[Stored items]
+ + + +

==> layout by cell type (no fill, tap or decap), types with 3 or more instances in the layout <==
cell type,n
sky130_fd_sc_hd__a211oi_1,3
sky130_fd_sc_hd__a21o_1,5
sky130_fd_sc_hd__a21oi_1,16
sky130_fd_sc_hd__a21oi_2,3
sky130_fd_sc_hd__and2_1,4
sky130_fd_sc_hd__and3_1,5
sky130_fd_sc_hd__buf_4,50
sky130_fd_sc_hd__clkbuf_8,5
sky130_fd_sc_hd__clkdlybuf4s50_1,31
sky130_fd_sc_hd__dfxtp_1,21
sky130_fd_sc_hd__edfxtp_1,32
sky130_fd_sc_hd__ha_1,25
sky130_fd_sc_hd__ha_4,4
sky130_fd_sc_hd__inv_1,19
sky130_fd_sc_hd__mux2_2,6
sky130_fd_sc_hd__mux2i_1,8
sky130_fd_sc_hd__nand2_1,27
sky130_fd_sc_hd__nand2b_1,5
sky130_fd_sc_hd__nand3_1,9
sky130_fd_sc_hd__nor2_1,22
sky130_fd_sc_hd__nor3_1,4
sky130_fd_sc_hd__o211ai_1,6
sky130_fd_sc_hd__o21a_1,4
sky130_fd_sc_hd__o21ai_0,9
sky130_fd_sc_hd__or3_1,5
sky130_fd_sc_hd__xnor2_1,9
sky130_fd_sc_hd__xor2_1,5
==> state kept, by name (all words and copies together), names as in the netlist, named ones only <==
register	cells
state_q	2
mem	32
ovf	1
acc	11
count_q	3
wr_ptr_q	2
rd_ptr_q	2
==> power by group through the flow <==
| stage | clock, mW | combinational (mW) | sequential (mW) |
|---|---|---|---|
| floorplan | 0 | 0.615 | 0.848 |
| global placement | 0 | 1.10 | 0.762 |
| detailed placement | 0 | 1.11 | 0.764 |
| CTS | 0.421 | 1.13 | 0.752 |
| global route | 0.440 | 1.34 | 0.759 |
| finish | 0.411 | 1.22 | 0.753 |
--- src/rtl/iosys_mem_arbiter.sv ---
// Round-robin arbiter sharing one SDRAM port between a cpu and a dma requester.
// Latency: valid in IDLE at cycle 0 -> rv_valid at 1; rv_ready at k -> ready pulse at k+1; next rv_valid no earlier than k+3.
// Backpressure: requesters hold valid until ready; accesses with no rv_ready for TIMEOUT cycles are aborted.
module iosys_mem_arbiter #(
    parameter int TIMEOUT = 255
) (
    input  logic        clk,
    input  logic        resetn,
    input  logic        cpu_valid,
    output logic        cpu_ready,
    input  logic [22:0] cpu_addr,
    input  logic [31:0] cpu_wdata,
    input  logic [3:0]  cpu_wstrb,
    input  logic        dma_valid,
    output logic        dma_ready,
    input  logic [22:0] dma_addr,
    input  logic [31:0] dma_wdata,
    input  logic [3:0]  dma_wstrb,
    output logic [31:0] req_rdata,
    output logic        rv_valid,
    input  logic        rv_ready,
    output logic [22:0] rv_addr,
    output logic [31:0] rv_wdata,
    output logic [3:0]  rv_wstrb,
    input  logic [31:0] rv_rdata,
    input  logic        ram_busy,
    output logic [1:0]  grant,
    output logic        timeout_err
);

    localparam int CW = $clog2(TIMEOUT + 1);

    typedef enum logic [1:0] {
        IDLE    = 2'd0,
        ACCESS  = 2'd1,
        RECOVER = 2'd2
    } state_t;

    state_t      state_q, state_d;
    logic [1:0]  grant_q, grant_d;
    logic        last_dma_q, last_dma_d;
    logic [CW-1:0] cnt_q, cnt_d;
    logic [CW-1:0] cnt_inc;
    logic        rv_valid_q, rv_valid_d;
    logic [22:0] rv_addr_q, rv_addr_d;
    logic [31:0] rv_wdata_q, rv_wdata_d;
    logic [3:0]  rv_wstrb_q, rv_wstrb_d;
    logic [31:0] rdata_q, rdata_d;
    logic        cpu_ready_q, cpu_ready_d;
    logic        dma_ready_q, dma_ready_d;
    logic        terr_q, terr_d;
    logic        pick_dma;

    assign cnt_inc = cnt_q + 1'b1;

    always_comb begin
        state_d     = state_q;
        grant_d     = grant_q;
        last_dma_d  = last_dma_q;
        cnt_d       = cnt_q;
        rv_valid_d  = rv_valid_q;
        rv_addr_d   = rv_addr_q;
        rv_wdata_d  = rv_wdata_q;
        rv_wstrb_d  = rv_wstrb_q;
        rdata_d     = rdata_q;
        cpu_ready_d = 1'b0;
        dma_ready_d = 1'b0;
        terr_d      = terr_q;
        // dma wins only when cpu is idle or cpu was the last one served
        pick_dma    = dma_valid && (!cpu_valid || !last_dma_q);

        case (state_q)
            IDLE: begin
                if (!ram_busy && (cpu_valid || dma_valid)) begin
                    grant_d    = pick_dma ? 2'b10 : 2'b01;
                    last_dma_d = pick_dma;
                    rv_addr_d  = pick_dma ? dma_addr  : cpu_addr;
                    rv_wdata_d = pick_dma ? dma_wdata : cpu_wdata;
                    rv_wstrb_d = pick_dma ? dma_wstrb : cpu_wstrb;
                    rv_valid_d = 1'b1;
                    cnt_d      = '0;
                    state_d    = ACCESS;
                end
            end
            ACCESS: begin
                if (rv_ready) begin
                    rdata_d     = rv_rdata;
                    rv_valid_d  = 1'b0;
                    cpu_ready_d = grant_q[0];
                    dma_ready_d = grant_q[1];
                    state_d     = RECOVER;
                end else begin
                    cnt_d = cnt_inc;
                    // completion on the same cycle takes priority over the abort
                    if (cnt_inc == CW'(TIMEOUT)) begin
                        rdata_d     = 32'hFFFF_FFFF;
                        rv_valid_d  = 1'b0;
                        terr_d      = 1'b1;
                        cpu_ready_d = grant_q[0];
                        dma_ready_d = grant_q[1];
                        state_d     = RECOVER;
                    end
                end
            end
            RECOVER: begin
                grant_d = 2'b00;
                state_d = IDLE;
            end
            default: begin
                grant_d    = 2'b00;
                rv_valid_d = 1'b0;
                state_d    = IDLE;
            end
        endcase
    end

    always_ff @(posedge clk or negedge resetn) begin
        if (!resetn) begin
            state_q     <= IDLE;
            grant_q     <= 2'b00;
            last_dma_q  <= 1'b1;
            cnt_q       <= '0;
            rv_valid_q  <= 1'b0;
            rv_addr_q   <= '0;
            rv_wdata_q  <= '0;
            rv_wstrb_q  <= '0;
            rdata_q     <= '0;
            cpu_ready_q <= 1'b0;
            dma_ready_q <= 1'b0;
            terr_q      <= 1'b0;
        end else begin
            state_q     <= state_d;
            grant_q     <= grant_d;
            last_dma_q  <= last_dma_d;
            cnt_q       <= cnt_d;
            rv_valid_q  <= rv_valid_d;
            rv_addr_q   <= rv_addr_d;
            rv_wdata_q  <= rv_wdata_d;
            rv_wstrb_q  <= rv_wstrb_d;
            rdata_q     <= rdata_d;
            cpu_ready_q <= cpu_ready_d;
            dma_ready_q <= dma_ready_d;
            terr_q      <= terr_d;
        end
    end

    assign cpu_ready   = cpu_ready_q;
    assign dma_ready   = dma_ready_q;
    assign req_rdata   = rdata_q;
    assign rv_valid    = rv_valid_q;
    assign rv_addr     = rv_addr_q;
    assign rv_wdata    = rv_wdata_q;
    assign rv_wstrb    = rv_wstrb_q;
    assign grant       = grant_q;
    assign timeout_err = terr_q;

endmodule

+ + + +

Retype exactly, and only, the lines above from the one where "sky130_fd_sc_hd__nand2b_1,5" occurs up to and including the one where "1.13 | 0.752 |" occurs.

• Expected answer
sky130_fd_sc_hd__nand2b_1,5
sky130_fd_sc_hd__nand3_1,9
sky130_fd_sc_hd__nor2_1,22
sky130_fd_sc_hd__nor3_1,4
sky130_fd_sc_hd__o211ai_1,6
sky130_fd_sc_hd__o21a_1,4
sky130_fd_sc_hd__o21ai_0,9
sky130_fd_sc_hd__or3_1,5
sky130_fd_sc_hd__xnor2_1,9
sky130_fd_sc_hd__xor2_1,5
==> state kept, by name (all words and copies together), names as in the netlist, named ones only <==
register	cells
state_q	2
mem	32
ovf	1
acc	11
count_q	3
wr_ptr_q	2
rd_ptr_q	2
==> power by group through the flow <==
| stage | clock, mW | combinational (mW) | sequential (mW) |
|---|---|---|---|
| floorplan | 0 | 0.615 | 0.848 |
| global placement | 0 | 1.10 | 0.762 |
| detailed placement | 0 | 1.11 | 0.764 |
| CTS | 0.421 | 1.13 | 0.752 |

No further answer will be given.